Daarnaast voorzag men zich van een uitgave van de kerkorde van
Dordrecht, die tal van bepalingen uit de oude afgescheiden kerk
bevatte, zoals deze door Hel. de Cock waren verzameld. De
bepalingen die in onbruik geraakt waren, werden in de
verschillende uitgaven gespatieerd gedrukt. Er zijn edities
geweest in 1894, 1923 en 1937, waarin docent P.J.M. de Bruin de
hand had, daarin bijgestaan door zijn collega’s aan de
Theologische School.
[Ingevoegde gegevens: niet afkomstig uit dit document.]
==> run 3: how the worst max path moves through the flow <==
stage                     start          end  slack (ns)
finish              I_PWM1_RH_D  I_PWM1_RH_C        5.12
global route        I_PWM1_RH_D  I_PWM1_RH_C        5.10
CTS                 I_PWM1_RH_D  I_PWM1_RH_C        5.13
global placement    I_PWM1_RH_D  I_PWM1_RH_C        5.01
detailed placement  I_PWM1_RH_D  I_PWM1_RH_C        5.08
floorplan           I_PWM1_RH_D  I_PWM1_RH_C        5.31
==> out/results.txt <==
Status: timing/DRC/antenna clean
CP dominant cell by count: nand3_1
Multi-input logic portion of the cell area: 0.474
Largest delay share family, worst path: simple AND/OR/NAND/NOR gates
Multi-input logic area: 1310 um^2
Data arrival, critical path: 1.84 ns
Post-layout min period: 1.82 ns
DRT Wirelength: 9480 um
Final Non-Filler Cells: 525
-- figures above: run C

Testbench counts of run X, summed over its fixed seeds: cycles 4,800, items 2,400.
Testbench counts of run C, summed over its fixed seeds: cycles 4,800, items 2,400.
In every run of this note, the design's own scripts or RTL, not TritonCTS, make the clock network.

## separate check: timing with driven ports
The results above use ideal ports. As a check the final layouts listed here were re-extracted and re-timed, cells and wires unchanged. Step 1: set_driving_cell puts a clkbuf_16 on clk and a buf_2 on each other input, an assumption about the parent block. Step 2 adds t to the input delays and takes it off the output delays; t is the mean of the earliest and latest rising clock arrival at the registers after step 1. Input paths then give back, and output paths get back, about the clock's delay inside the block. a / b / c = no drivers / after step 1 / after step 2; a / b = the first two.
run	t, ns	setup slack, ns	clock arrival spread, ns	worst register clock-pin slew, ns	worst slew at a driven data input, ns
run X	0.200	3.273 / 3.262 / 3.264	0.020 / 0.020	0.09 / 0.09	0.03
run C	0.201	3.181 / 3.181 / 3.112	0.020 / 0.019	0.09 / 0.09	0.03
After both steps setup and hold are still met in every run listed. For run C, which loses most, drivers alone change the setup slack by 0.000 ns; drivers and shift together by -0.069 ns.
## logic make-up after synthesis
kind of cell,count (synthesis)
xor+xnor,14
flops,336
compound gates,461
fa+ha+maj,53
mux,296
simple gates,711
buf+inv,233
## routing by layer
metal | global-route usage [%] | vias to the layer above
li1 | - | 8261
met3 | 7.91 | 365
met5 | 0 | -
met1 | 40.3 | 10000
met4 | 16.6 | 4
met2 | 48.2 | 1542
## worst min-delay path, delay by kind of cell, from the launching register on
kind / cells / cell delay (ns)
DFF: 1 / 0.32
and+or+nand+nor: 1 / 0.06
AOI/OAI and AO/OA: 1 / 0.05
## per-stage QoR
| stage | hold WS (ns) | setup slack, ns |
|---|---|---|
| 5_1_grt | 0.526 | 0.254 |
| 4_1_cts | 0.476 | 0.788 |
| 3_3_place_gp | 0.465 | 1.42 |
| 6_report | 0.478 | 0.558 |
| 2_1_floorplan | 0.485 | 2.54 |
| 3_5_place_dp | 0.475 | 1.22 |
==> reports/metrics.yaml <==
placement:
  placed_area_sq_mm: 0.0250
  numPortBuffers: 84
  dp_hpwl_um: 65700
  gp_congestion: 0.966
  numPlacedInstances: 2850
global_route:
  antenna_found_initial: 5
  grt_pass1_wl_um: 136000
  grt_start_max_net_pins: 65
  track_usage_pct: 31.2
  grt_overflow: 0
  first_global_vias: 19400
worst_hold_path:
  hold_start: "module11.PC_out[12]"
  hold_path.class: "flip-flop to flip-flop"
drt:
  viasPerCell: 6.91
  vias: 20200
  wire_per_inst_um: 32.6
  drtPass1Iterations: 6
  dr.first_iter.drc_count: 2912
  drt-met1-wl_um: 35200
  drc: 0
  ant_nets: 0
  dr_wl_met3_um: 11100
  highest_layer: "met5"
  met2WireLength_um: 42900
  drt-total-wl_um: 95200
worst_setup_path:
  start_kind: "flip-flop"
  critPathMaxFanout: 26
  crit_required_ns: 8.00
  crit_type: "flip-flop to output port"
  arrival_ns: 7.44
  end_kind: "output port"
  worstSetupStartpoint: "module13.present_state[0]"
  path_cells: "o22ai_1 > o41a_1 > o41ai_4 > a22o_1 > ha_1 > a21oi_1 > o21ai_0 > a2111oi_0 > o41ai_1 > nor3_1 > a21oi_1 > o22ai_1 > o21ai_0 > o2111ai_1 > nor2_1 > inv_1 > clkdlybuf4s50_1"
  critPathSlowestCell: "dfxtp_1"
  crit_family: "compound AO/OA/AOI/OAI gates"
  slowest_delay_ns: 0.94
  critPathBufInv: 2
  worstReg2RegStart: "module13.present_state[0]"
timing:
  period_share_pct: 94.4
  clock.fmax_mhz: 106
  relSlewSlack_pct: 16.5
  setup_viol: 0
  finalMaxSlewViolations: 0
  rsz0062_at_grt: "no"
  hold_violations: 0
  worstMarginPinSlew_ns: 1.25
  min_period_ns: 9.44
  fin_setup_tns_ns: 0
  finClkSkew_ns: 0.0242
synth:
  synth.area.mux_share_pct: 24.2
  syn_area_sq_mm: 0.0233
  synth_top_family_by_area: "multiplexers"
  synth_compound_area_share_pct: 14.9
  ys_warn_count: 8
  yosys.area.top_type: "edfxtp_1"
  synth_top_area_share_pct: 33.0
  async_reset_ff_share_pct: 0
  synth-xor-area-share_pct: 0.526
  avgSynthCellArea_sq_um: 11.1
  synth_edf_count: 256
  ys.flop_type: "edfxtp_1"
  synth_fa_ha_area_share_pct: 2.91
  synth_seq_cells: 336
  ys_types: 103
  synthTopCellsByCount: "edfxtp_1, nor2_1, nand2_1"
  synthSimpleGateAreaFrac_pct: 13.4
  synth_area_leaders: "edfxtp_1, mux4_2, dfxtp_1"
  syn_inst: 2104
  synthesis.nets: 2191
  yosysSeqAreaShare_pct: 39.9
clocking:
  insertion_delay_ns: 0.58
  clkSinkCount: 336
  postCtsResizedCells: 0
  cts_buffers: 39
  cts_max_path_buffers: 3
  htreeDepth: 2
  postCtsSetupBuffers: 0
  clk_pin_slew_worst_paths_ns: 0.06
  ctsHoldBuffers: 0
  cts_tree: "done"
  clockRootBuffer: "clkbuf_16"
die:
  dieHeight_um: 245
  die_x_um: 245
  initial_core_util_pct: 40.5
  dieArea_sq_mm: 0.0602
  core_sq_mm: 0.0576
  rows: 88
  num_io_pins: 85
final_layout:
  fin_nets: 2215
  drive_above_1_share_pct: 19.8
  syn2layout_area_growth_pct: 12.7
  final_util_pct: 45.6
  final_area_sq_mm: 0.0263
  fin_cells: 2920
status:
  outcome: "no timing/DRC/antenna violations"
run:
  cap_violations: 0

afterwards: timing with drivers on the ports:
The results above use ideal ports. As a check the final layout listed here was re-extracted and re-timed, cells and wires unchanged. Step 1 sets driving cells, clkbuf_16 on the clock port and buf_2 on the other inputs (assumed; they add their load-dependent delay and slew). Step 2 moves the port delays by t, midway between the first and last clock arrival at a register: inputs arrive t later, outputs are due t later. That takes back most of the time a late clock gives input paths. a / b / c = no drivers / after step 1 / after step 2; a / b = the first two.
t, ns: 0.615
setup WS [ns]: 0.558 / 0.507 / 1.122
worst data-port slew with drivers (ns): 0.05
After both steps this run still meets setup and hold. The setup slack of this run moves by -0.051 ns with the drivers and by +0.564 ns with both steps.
In 1947 kwam een geheel herziene uitgave tot
stand, waartoe de Generale Synode van 1944 had besloten. Op de
synode diende een instructie waarin werd uitgesproken
|180|
dat een herziene uitgave noodzakelijk was met het oog op de bezwaren die verbonden waren aan de redactie van een aantal bepalingen. Men besloot daarbij niet meer op te nemen de artikelen en synodale bepalingen, die door de besluiten van generale synoden waren vervallen en reeds in onbruik waren geraakt. Nadien zijn door enkele synoden veranderingen en aanvullingen aangebracht, die echter als geheel beschouwd geen afbreuk hebben gedaan aan het karakter van de kerkelijke orde, zoals deze sinds de synode van Dordrecht grotendeels vastgelegd is.